### Activity:
Return all lines from the entries below in which the word "flow" is present.
++++++
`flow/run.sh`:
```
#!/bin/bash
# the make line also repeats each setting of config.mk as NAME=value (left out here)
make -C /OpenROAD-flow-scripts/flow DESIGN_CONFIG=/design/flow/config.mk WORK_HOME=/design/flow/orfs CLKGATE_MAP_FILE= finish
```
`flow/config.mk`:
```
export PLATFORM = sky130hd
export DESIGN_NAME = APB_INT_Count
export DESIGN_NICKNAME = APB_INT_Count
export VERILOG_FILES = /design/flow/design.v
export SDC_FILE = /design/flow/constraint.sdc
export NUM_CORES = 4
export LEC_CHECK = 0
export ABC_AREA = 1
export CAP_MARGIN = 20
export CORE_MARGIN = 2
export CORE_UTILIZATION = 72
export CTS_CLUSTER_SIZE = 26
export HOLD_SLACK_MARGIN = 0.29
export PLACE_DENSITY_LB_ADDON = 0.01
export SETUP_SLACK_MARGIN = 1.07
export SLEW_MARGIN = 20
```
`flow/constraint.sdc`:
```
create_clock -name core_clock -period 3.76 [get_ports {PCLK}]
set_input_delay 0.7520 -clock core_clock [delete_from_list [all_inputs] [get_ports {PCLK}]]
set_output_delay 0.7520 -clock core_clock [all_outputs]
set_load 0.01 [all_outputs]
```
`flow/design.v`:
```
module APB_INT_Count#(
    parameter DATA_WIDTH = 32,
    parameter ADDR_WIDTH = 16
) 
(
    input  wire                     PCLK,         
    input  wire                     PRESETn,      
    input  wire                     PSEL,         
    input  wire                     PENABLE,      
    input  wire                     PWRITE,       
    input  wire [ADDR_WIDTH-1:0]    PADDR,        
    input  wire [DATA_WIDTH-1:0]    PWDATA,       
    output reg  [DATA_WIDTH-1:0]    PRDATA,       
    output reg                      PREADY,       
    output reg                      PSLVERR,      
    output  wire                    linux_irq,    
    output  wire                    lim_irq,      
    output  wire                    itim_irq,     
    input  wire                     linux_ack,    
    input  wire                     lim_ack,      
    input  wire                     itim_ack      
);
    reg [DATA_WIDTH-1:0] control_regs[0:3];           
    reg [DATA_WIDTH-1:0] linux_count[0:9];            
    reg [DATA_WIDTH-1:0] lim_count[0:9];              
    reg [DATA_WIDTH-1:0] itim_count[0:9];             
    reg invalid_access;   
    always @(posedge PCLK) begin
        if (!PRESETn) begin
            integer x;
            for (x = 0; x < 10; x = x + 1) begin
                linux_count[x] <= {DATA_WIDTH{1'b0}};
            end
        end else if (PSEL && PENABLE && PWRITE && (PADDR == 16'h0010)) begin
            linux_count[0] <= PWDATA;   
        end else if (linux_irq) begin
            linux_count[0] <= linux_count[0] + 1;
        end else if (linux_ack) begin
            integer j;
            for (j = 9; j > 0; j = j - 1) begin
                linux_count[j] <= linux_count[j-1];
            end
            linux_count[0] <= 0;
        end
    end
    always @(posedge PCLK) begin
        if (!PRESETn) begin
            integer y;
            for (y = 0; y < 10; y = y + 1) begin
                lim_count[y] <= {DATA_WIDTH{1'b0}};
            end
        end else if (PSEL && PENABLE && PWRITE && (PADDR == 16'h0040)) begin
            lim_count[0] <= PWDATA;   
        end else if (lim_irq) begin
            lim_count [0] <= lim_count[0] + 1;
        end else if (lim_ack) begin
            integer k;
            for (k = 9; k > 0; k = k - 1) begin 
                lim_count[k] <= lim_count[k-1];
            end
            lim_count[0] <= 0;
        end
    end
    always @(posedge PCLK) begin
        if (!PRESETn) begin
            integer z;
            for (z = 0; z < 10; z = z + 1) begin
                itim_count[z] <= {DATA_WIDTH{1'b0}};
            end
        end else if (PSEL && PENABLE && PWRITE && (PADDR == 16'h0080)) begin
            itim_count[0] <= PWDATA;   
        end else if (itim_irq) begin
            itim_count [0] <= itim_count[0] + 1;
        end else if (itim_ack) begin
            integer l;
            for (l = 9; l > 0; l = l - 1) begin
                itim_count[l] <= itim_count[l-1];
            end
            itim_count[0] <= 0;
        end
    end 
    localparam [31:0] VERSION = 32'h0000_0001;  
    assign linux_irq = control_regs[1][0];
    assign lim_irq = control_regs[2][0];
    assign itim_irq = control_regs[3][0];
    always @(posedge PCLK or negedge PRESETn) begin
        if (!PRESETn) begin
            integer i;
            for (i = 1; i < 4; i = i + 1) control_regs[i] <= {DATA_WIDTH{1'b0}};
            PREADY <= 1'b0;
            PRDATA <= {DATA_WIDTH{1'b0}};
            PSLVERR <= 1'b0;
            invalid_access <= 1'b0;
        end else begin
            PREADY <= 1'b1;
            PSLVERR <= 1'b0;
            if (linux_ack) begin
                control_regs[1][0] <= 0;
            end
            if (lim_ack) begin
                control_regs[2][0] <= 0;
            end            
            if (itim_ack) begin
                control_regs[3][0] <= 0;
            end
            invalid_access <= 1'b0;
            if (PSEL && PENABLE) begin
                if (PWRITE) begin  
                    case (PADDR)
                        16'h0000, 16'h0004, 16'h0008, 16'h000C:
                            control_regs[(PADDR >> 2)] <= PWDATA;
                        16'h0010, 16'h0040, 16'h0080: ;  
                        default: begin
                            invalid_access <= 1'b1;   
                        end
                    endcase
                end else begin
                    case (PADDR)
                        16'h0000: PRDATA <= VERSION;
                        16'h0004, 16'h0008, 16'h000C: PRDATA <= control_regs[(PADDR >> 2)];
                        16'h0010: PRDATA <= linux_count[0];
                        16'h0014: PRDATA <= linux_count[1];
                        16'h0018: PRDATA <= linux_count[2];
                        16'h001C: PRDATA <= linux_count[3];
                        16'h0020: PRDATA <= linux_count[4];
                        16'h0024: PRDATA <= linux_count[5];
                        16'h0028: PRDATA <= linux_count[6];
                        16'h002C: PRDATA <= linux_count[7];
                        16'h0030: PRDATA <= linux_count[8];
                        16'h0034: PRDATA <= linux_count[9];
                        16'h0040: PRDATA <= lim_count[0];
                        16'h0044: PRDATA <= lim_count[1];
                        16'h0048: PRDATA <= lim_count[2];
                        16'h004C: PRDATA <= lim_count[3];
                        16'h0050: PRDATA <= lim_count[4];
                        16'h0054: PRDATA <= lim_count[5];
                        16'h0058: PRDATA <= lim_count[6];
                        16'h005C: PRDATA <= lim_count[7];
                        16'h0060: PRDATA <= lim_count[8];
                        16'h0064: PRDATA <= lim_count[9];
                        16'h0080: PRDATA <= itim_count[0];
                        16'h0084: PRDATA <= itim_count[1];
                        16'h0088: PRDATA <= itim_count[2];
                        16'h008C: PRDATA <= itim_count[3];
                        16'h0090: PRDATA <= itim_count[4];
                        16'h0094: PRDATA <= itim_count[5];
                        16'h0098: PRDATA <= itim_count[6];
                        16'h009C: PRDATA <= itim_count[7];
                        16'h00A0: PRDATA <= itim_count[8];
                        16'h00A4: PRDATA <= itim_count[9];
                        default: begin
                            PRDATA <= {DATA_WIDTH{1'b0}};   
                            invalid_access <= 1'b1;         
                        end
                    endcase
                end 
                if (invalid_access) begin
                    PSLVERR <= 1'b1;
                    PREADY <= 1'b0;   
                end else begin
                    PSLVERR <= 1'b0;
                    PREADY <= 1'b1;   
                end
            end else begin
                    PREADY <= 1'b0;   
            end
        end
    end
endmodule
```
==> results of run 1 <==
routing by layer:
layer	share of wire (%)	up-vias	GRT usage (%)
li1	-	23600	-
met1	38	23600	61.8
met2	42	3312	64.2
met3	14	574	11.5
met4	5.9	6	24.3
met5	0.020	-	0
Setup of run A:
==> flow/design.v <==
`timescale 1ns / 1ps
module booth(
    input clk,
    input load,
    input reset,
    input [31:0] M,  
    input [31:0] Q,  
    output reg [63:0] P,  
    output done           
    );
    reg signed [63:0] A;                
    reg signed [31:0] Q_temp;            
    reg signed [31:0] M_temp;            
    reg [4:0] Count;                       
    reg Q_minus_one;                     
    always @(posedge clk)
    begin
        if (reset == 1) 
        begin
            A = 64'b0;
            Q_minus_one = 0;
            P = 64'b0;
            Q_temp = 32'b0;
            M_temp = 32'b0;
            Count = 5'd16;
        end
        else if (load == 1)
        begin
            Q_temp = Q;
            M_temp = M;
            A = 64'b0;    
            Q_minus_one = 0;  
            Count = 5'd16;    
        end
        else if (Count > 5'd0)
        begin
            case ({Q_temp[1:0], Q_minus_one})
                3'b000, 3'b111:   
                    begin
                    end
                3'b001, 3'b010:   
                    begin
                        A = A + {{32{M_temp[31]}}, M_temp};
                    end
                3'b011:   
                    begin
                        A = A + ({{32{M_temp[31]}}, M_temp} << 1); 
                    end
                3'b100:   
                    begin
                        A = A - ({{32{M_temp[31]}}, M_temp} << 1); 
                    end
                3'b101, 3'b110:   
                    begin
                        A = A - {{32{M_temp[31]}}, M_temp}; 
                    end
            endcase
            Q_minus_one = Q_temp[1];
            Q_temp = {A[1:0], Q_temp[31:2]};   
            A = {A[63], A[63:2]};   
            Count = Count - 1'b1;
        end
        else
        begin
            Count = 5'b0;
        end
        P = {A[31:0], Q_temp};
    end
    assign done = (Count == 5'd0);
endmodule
++++++
### Solved exercise:
`flow/run.sh`:
make -C /OpenROAD-flow-scripts/flow DESIGN_CONFIG=/design/flow/config.mk WORK_HOME=/design/flow/orfs CLKGATE_MAP_FILE= finish
`flow/config.mk`:
export VERILOG_FILES = /design/flow/design.v
export SDC_FILE = /design/flow/constraint.sdc
`flow/constraint.sdc`:
`flow/design.v`:
==> flow/design.v <==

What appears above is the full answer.